## [Task objective]
The lines below starting at the line containing "seq_area_um2 1250 \" and ending at the line containing "cell area [%]" are to be repeated exactly, with both ends kept and nothing else added.

--- Data supplied Enclosed Below ---

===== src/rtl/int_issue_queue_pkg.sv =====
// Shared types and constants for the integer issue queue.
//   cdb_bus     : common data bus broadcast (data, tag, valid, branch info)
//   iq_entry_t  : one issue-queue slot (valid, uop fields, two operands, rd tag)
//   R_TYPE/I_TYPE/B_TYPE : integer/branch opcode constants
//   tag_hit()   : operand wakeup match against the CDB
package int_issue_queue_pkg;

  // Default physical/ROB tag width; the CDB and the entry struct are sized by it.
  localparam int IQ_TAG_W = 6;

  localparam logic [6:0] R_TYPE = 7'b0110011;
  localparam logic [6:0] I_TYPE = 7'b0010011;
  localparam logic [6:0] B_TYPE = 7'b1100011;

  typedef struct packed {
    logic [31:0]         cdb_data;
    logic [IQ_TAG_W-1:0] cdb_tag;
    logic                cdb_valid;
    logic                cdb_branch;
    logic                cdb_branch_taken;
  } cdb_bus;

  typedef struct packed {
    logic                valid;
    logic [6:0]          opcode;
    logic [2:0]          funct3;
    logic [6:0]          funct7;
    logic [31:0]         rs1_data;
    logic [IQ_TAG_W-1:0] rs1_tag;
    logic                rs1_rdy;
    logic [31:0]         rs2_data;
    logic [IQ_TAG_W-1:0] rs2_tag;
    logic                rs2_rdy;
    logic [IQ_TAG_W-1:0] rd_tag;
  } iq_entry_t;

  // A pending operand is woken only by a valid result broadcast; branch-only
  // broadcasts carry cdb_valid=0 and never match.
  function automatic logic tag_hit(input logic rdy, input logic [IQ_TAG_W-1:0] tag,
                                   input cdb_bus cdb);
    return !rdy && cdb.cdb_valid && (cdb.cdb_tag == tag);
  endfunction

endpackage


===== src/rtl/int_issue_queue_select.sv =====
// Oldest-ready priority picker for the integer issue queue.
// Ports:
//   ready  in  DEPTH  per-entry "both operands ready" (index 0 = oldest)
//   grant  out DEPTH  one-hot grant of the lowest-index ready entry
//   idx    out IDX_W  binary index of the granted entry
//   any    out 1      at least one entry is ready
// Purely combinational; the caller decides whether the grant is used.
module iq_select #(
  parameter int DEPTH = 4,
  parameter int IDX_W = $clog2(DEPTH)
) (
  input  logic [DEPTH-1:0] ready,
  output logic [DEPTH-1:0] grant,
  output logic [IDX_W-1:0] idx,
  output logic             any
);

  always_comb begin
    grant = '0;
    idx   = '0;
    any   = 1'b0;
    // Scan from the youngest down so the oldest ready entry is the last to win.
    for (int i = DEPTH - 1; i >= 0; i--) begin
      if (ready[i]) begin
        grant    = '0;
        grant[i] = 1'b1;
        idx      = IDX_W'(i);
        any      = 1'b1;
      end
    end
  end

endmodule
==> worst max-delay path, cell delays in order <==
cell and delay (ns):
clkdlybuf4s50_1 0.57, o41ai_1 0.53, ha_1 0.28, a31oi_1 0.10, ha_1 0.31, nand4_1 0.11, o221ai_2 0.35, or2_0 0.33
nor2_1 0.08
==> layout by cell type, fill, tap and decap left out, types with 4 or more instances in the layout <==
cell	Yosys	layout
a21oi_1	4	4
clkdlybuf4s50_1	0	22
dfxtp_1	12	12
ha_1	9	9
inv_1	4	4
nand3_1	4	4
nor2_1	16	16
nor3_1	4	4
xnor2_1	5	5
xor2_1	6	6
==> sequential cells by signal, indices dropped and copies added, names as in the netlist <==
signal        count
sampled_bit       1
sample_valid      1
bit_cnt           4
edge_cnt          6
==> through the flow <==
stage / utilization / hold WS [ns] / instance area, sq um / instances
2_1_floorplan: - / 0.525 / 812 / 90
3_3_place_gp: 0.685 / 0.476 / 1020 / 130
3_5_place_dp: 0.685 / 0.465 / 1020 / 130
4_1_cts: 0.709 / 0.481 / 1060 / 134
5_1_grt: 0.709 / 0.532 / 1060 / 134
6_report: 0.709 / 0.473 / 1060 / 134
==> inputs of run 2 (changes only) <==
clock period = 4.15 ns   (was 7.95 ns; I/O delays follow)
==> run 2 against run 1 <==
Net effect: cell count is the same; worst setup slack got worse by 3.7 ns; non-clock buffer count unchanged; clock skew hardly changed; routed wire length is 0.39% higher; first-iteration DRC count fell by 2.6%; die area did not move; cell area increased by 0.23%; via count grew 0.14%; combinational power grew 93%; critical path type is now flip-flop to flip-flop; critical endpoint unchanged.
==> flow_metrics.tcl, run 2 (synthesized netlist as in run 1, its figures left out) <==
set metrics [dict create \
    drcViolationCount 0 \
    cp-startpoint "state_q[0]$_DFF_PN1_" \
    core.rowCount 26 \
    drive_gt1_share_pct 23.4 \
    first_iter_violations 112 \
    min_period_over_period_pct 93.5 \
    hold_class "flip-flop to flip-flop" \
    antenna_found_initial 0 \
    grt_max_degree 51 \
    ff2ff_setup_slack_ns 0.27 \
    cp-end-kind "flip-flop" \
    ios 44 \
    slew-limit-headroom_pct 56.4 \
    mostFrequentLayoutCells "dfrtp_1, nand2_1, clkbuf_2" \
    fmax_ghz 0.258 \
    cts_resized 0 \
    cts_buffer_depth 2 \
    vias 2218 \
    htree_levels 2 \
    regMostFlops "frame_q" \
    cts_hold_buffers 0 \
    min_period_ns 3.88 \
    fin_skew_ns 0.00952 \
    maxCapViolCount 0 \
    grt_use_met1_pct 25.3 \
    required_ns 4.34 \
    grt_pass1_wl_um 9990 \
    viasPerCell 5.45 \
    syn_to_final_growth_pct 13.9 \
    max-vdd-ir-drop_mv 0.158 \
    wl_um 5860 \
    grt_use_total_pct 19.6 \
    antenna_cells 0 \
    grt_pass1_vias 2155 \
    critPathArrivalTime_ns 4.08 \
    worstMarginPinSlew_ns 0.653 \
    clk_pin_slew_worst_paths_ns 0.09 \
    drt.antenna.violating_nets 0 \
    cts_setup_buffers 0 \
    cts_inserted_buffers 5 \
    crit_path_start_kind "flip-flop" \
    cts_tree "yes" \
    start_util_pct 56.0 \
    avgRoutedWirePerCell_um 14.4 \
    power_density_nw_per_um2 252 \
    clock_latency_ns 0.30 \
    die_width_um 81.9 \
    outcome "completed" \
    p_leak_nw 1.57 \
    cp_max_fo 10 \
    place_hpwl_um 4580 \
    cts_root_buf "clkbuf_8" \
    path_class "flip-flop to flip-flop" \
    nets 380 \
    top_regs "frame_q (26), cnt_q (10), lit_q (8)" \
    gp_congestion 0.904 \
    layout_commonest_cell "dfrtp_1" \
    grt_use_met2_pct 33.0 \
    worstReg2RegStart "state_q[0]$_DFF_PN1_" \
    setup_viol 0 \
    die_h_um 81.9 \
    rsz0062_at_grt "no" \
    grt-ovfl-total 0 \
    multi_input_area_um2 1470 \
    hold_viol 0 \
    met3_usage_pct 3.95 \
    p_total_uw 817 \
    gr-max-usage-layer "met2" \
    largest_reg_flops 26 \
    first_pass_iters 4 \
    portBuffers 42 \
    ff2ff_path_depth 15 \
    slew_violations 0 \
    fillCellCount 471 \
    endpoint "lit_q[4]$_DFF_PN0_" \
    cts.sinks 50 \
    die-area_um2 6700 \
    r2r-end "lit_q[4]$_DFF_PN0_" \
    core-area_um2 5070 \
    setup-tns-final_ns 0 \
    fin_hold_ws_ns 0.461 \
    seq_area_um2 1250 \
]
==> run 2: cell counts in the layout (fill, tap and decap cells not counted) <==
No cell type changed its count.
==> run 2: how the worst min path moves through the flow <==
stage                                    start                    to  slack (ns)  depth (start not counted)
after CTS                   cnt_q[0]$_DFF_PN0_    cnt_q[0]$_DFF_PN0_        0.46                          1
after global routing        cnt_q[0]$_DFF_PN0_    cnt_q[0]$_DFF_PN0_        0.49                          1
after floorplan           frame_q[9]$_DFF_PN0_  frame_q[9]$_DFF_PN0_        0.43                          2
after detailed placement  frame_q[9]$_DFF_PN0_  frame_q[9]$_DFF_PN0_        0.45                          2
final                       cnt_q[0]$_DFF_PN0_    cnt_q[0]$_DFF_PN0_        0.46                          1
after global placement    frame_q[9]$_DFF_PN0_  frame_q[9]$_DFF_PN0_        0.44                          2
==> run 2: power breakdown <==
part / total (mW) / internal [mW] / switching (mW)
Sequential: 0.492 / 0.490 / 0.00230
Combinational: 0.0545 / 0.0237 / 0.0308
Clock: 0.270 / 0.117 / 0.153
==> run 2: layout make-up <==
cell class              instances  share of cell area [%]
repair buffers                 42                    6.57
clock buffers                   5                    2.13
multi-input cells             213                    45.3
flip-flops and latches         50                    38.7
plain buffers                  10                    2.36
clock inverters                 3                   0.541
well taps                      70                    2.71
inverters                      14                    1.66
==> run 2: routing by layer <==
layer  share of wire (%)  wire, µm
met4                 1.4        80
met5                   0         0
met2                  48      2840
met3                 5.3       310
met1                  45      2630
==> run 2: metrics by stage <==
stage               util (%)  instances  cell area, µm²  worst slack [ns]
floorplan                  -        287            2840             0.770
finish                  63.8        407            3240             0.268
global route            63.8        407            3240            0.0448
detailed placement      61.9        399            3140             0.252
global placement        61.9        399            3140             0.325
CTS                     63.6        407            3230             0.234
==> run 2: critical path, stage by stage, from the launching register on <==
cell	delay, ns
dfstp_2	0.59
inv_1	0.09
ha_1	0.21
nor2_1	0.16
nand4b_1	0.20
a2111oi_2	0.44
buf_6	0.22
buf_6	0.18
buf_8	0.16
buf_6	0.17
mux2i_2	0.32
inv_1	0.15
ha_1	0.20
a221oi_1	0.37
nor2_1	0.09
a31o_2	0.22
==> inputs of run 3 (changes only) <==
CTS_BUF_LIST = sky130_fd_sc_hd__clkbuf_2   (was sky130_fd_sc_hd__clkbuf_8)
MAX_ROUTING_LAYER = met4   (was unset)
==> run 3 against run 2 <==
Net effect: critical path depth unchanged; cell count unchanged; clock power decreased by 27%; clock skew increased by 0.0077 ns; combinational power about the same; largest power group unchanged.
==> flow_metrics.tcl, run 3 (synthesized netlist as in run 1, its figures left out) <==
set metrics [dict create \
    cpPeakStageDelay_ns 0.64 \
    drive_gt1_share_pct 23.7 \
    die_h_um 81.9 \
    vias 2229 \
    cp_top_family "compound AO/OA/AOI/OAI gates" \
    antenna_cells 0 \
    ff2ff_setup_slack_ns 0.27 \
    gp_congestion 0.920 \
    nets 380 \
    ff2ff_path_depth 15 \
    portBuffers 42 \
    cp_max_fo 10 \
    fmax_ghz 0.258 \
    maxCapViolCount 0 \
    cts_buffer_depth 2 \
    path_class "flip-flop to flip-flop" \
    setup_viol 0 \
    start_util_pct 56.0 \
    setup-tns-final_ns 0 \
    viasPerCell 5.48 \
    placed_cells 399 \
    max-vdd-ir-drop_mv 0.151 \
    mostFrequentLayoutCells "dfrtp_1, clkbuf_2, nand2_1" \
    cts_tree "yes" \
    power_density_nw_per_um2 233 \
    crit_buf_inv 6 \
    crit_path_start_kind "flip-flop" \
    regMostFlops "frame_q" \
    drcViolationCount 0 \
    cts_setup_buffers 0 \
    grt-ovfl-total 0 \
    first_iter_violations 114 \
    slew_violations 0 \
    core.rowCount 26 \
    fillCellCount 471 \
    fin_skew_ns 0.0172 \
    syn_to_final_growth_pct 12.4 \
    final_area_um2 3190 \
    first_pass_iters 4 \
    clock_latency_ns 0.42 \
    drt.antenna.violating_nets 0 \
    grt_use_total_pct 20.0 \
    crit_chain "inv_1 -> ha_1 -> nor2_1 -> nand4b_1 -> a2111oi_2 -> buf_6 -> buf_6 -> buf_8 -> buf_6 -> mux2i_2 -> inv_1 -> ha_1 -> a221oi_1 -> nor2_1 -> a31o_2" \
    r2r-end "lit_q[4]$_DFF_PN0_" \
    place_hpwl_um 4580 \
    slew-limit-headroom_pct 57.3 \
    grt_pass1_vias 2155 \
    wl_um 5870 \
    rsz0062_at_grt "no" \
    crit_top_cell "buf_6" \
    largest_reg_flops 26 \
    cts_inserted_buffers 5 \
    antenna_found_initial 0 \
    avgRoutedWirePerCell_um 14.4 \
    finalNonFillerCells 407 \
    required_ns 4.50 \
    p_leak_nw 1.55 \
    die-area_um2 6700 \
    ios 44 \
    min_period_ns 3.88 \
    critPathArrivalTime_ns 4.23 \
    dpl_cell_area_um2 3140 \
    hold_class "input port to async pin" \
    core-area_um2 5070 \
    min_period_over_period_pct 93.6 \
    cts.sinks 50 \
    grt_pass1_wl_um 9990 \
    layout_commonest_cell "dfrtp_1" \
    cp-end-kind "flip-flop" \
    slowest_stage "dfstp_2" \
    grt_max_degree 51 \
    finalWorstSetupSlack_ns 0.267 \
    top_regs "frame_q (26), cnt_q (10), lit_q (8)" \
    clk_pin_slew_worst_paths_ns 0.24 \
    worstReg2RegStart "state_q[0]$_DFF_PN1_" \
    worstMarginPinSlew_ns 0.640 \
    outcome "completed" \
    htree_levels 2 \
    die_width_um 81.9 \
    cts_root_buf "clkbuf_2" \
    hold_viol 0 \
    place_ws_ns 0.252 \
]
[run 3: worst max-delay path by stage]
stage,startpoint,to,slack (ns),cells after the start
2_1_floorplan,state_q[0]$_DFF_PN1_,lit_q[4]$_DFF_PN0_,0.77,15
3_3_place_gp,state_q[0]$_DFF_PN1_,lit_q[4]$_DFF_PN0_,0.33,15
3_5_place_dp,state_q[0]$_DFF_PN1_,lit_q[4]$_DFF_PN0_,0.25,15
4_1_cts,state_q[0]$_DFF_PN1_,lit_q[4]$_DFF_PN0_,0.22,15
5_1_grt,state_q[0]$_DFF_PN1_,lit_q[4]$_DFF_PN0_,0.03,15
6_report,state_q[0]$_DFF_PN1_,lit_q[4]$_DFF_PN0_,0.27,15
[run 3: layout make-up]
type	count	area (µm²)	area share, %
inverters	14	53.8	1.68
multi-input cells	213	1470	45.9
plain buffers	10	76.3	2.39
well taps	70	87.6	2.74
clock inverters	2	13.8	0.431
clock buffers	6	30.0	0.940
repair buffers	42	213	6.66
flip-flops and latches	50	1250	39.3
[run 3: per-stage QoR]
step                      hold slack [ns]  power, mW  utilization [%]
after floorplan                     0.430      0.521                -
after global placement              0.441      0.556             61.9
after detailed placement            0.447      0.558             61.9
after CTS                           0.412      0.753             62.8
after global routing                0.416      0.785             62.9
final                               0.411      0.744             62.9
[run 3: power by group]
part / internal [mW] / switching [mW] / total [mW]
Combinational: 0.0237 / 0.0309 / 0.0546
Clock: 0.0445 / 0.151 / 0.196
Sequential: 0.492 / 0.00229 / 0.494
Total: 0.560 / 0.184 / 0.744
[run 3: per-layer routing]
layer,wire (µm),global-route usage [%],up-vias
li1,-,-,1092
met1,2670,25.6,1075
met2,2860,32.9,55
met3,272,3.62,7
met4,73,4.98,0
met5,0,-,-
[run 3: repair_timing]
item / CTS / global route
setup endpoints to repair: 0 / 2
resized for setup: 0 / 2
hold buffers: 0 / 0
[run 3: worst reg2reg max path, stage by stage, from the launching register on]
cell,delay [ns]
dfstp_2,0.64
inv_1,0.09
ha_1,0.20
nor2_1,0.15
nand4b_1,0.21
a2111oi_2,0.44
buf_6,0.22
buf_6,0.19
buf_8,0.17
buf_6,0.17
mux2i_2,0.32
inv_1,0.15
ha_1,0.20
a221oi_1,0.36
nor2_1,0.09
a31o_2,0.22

--- End of Enclosed Data supplied ---

## [Your response]
    seq_area_um2 1250 \
]
==> run 2: cell counts in the layout (fill, tap and decap cells not counted) <==
No cell type changed its count.
==> run 2: how the worst min path moves through the flow <==
stage                                    start                    to  slack (ns)  depth (start not counted)
after CTS                   cnt_q[0]$_DFF_PN0_    cnt_q[0]$_DFF_PN0_        0.46                          1
after global routing        cnt_q[0]$_DFF_PN0_    cnt_q[0]$_DFF_PN0_        0.49                          1
after floorplan           frame_q[9]$_DFF_PN0_  frame_q[9]$_DFF_PN0_        0.43                          2
after detailed placement  frame_q[9]$_DFF_PN0_  frame_q[9]$_DFF_PN0_        0.45                          2
final                       cnt_q[0]$_DFF_PN0_    cnt_q[0]$_DFF_PN0_        0.46                          1
after global placement    frame_q[9]$_DFF_PN0_  frame_q[9]$_DFF_PN0_        0.44                          2
==> run 2: power breakdown <==
part / total (mW) / internal [mW] / switching (mW)
Sequential: 0.492 / 0.490 / 0.00230
Combinational: 0.0545 / 0.0237 / 0.0308
Clock: 0.270 / 0.117 / 0.153
==> run 2: layout make-up <==
cell class              instances  share of cell area [%]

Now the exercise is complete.